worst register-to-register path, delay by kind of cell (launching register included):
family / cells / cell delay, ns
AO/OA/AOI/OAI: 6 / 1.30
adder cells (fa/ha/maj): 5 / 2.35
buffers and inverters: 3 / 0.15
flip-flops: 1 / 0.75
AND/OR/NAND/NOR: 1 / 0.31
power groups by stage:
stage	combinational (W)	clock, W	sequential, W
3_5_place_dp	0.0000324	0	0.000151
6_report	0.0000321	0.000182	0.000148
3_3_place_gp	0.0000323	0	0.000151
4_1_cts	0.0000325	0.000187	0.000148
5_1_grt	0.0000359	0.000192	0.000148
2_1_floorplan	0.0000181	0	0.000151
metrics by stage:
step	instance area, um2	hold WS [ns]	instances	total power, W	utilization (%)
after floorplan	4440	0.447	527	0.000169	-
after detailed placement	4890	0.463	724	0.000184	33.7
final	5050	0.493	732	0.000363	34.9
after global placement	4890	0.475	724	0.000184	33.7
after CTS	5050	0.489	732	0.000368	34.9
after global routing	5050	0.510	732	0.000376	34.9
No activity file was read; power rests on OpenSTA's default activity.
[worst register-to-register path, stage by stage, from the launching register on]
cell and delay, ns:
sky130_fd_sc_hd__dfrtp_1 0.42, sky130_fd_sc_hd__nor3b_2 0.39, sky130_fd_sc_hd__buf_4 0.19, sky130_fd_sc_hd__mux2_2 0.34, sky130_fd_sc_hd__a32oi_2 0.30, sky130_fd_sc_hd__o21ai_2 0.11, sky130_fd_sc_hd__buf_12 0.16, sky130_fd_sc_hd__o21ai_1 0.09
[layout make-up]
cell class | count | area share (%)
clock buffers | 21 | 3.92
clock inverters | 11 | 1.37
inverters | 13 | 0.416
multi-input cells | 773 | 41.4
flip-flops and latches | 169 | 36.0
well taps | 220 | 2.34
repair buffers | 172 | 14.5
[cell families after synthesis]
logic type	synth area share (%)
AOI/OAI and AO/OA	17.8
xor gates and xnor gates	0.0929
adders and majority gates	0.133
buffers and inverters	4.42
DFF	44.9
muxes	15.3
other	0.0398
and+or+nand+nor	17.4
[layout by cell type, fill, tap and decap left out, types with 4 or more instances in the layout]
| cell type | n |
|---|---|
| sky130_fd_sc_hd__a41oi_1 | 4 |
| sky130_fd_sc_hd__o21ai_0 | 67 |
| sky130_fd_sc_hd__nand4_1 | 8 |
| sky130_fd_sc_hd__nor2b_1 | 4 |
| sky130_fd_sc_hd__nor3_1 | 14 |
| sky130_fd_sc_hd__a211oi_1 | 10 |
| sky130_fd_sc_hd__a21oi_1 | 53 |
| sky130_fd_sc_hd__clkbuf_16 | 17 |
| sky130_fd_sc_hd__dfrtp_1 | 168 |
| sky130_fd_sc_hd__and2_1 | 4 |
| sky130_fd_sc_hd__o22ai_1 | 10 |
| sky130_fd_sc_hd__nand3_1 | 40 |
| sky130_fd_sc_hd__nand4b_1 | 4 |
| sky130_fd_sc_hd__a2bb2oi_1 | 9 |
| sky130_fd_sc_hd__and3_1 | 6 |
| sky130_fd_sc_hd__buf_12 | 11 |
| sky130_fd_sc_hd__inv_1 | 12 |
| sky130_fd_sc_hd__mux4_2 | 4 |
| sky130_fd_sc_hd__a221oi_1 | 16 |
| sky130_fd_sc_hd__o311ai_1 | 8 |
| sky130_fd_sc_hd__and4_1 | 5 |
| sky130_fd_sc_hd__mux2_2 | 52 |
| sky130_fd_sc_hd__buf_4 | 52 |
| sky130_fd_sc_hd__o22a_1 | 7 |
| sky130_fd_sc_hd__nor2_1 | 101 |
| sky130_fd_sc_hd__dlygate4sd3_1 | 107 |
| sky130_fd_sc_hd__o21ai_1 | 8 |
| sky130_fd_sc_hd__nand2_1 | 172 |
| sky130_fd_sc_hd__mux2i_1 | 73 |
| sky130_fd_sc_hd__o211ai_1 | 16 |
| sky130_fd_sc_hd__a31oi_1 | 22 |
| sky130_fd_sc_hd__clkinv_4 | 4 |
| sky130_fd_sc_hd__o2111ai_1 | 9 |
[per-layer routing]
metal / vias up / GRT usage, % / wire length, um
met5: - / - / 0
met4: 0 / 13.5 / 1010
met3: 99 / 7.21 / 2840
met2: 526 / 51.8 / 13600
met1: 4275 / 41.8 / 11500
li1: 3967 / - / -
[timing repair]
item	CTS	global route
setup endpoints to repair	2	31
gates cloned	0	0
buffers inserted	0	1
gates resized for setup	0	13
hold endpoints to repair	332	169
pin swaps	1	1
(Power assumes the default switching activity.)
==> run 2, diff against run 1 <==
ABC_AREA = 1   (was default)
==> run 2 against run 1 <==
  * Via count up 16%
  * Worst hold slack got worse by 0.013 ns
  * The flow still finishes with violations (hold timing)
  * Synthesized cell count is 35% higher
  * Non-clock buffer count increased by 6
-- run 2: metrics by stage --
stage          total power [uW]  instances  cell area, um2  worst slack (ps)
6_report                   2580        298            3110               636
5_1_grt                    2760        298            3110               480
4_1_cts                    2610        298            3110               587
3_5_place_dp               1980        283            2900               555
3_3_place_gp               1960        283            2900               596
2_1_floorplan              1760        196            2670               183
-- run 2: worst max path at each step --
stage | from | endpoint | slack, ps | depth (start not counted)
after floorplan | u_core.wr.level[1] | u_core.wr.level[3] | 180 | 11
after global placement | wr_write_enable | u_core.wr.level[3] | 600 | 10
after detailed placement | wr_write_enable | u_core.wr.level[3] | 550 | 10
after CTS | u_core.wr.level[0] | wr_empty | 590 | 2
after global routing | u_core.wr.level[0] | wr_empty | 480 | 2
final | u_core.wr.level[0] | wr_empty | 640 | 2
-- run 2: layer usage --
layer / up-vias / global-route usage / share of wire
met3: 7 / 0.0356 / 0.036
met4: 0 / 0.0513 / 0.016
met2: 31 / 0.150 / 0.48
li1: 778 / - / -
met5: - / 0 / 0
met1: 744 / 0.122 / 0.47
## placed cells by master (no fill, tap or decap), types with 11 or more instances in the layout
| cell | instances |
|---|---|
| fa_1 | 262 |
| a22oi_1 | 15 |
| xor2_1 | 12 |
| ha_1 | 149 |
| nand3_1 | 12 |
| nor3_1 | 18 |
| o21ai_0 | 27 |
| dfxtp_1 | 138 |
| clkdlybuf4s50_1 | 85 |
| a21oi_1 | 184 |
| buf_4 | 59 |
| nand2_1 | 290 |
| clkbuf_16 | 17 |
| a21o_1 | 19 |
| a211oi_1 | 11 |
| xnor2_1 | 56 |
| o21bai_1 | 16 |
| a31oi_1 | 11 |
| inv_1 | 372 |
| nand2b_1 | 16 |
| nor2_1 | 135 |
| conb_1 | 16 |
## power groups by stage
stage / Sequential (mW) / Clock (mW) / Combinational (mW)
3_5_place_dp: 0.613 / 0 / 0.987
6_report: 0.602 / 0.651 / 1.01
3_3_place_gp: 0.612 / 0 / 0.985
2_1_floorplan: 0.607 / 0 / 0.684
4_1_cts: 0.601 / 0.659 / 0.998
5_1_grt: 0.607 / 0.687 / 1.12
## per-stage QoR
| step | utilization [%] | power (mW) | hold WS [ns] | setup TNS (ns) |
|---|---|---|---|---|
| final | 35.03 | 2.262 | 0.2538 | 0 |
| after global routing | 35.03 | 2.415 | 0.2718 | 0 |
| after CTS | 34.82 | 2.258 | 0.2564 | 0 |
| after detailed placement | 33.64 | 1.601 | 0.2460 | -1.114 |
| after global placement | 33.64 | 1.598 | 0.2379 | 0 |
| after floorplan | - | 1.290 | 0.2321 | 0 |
### src/rtl/strobe_uart_pkg.sv
// Shared types and line levels for the strobe-paced UART transmitter.
// STROBE_UART_TX_PARITY_EN adds the even-parity symbol to the frame.
package strobe_uart_pkg;

`ifdef STROBE_UART_TX_PARITY_EN
  typedef enum logic [2:0] {
    IDLE, ARMED, START, DATA, PARITY, STOP
  } state_e;
`else
  typedef enum logic [2:0] {
    IDLE, ARMED, START, DATA, STOP
  } state_e;
`endif

  localparam logic IDLE_LVL  = 1'b1;
  localparam logic START_LVL = 1'b0;

endpackage

### src/rtl/strobe_uart_tx_shifter.sv
// Payload shift register: load, shift right on enable, LSB first.
// STROBE_UART_TX_PARITY_EN keeps the even parity of the loaded word.
module uart_tx_shifter #(
  parameter int W = 8
) (
  input  logic         clk,
  input  logic         rst_l,
  input  logic         load_i,
  input  logic         shift_i,
  input  logic [W-1:0] data_i,
`ifdef STROBE_UART_TX_PARITY_EN
  output logic         par_o,
`endif
  output logic         lsb_o,
  output logic         nxt_o
);

  logic [W-1:0] sh_q, sh_d;

  // next shift contents: load wins over shift
  always_comb begin
    sh_d = sh_q;
    if (load_i)
      sh_d = data_i;
    else if (shift_i)
      sh_d = {1'b0, sh_q[W-1:1]};
  end

  // shift register storage
  always_ff @(posedge clk or negedge rst_l) begin
    if (!rst_l)
      sh_q <= '0;
    else
      sh_q <= sh_d;
  end

  assign lsb_o = sh_q[0];
  assign nxt_o = sh_q[1];

`ifdef STROBE_UART_TX_PARITY_EN
  logic par_q;

  // parity captured at load, before bits shift out
  always_ff @(posedge clk or negedge rst_l) begin
    if (!rst_l)
      par_q <= 1'b0;
    else if (load_i)
      par_q <= ^data_i;
  end

  assign par_o = par_q;
`endif

endmodule

### src/rtl/strobe_uart_tx.sv
// UART transmitter paced by an external bit-rate strobe.
// STROBE_UART_TX_PARITY_EN adds an even-parity symbol after the data.
module strobe_uart_tx
  import strobe_uart_pkg::*;
#(
  parameter int DATA_WIDTH = 8,
  parameter int STOP_BITS  = 1
) (
  input  logic                  clk,
  input  logic                  rst_l,
  input  logic                  strobe,
  input  logic [DATA_WIDTH-1:0] in_data,
  input  logic                  in_valid,
  output logic                  in_ready,
  output logic                  tx_out,
  output logic                  busy,
  output logic                  frame_done
);

  localparam int CW = $clog2(DATA_WIDTH);
  localparam logic [CW-1:0] LAST = CW'(DATA_WIDTH - 1);
  localparam logic SLAST = 1'(STOP_BITS - 1);

  state_e        state_q, state_d;
  logic [CW-1:0] cnt_q, cnt_d;
  logic          stop_q, stop_d;
  logic          tx_q, tx_d;
  logic          load, shift, lsb, nxt;
`ifdef STROBE_UART_TX_PARITY_EN
  logic          par;
`endif

  uart_tx_shifter #(.W(DATA_WIDTH)) u_shift (
    .clk    (clk),
    .rst_l  (rst_l),
    .load_i (load),
    .shift_i(shift),
    .data_i (in_data),
`ifdef STROBE_UART_TX_PARITY_EN
    .par_o  (par),
`endif
    .lsb_o  (lsb),
    .nxt_o  (nxt)
  );

  // state, counters and registered line level
  always_ff @(posedge clk or negedge rst_l) begin
    if (!rst_l) begin
      state_q <= IDLE;
      cnt_q   <= '0;
      stop_q  <= 1'b0;
      tx_q    <= IDLE_LVL;
    end else begin
      state_q <= state_d;
      cnt_q   <= cnt_d;
      stop_q  <= stop_d;
      tx_q    <= tx_d;
    end
  end

  // next state: every move past ARMED waits for a strobe
  always_comb begin
    state_d = state_q;
    cnt_d   = cnt_q;
    stop_d  = stop_q;
    tx_d    = tx_q;
    load    = 1'b0;
    shift   = 1'b0;
    unique case (state_q)
      IDLE: begin
        if (in_valid) begin
          load    = 1'b1;
          state_d = ARMED;
        end
      end
      ARMED: begin
        if (strobe) begin
          tx_d    = START_LVL;
          state_d = START;
        end
      end
      START: begin
        if (strobe) begin
          tx_d    = lsb;
          cnt_d   = '0;
          state_d = DATA;
        end
      end
      DATA: begin
        if (strobe) begin
          if (cnt_q == LAST) begin
`ifdef STROBE_UART_TX_PARITY_EN
            tx_d    = par;
            state_d = PARITY;
`else
            tx_d    = IDLE_LVL;
            stop_d  = 1'b0;
            state_d = STOP;
`endif
          end else begin
            shift = 1'b1;
            tx_d  = nxt;
            cnt_d = cnt_q + 1'b1;
          end
        end
      end
`ifdef STROBE_UART_TX_PARITY_EN
      PARITY: begin
        if (strobe) begin
          tx_d    = IDLE_LVL;
          stop_d  = 1'b0;
          state_d = STOP;
        end
      end
`endif
      STOP: begin
        if (strobe) begin
          if (stop_q == SLAST) begin
            stop_d  = 1'b0;
            cnt_d   = '0;
            state_d = IDLE;
          end else begin
            stop_d = stop_q + 1'b1;
          end
        end
      end
      default: state_d = IDLE;
    endcase
  end

  // status outputs decoded from state
  always_comb begin
    in_ready   = (state_q == IDLE);
    busy       = (state_q != IDLE);
    frame_done = (state_q == STOP) && strobe
                 && (stop_q == SLAST);
  end

  assign tx_out = tx_q;

endmodule

### config.mk
export PLATFORM = sky130hd
export DESIGN_NAME = strobe_uart_tx
export DESIGN_NICKNAME = d
export VERILOG_FILES = /design/src/rtl/strobe_uart_pkg.sv /design/src/rtl/strobe_uart_tx_shifter.sv /design/src/rtl/strobe_uart_tx.sv
export SDC_FILE = /design/constraint.sdc
export NUM_CORES = 1
export LEC_CHECK = 0
export BUFFER_PORTS_ARGS = -buffer_cell sky130_fd_sc_hd__buf_4
export CAP_MARGIN = 20
export CORE_UTILIZATION = 52
export CTS_CLUSTER_DIAMETER = 30
export DETAILED_ROUTE_END_ITERATION = 7
export HOLD_SLACK_MARGIN = 0.15
export MAX_ROUTING_LAYER = met4
export PLACE_DENSITY = 0.85
export SLEW_MARGIN = 5
export SYNTH_ARGS = -nofsm -noshare
export SYNTH_HDL_FRONTEND = slang
export SYNTH_SLANG_ARGS = --single-unit
### constraint.sdc
create_clock -name clk -period 2.2 [get_ports clk]
set_input_delay 0.66 -clock clk [delete_from_list [all_inputs] [get_ports clk]]
set_output_delay 0.66 -clock clk [all_outputs]
set_load 0.005 [all_outputs]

•••••

Exercise requirements: Scan the material above for the string "repair". Copy each line that holds it.

Solution:
repair buffers | 172 | 14.5
[timing repair]
setup endpoints to repair	2	31
hold endpoints to repair	332	169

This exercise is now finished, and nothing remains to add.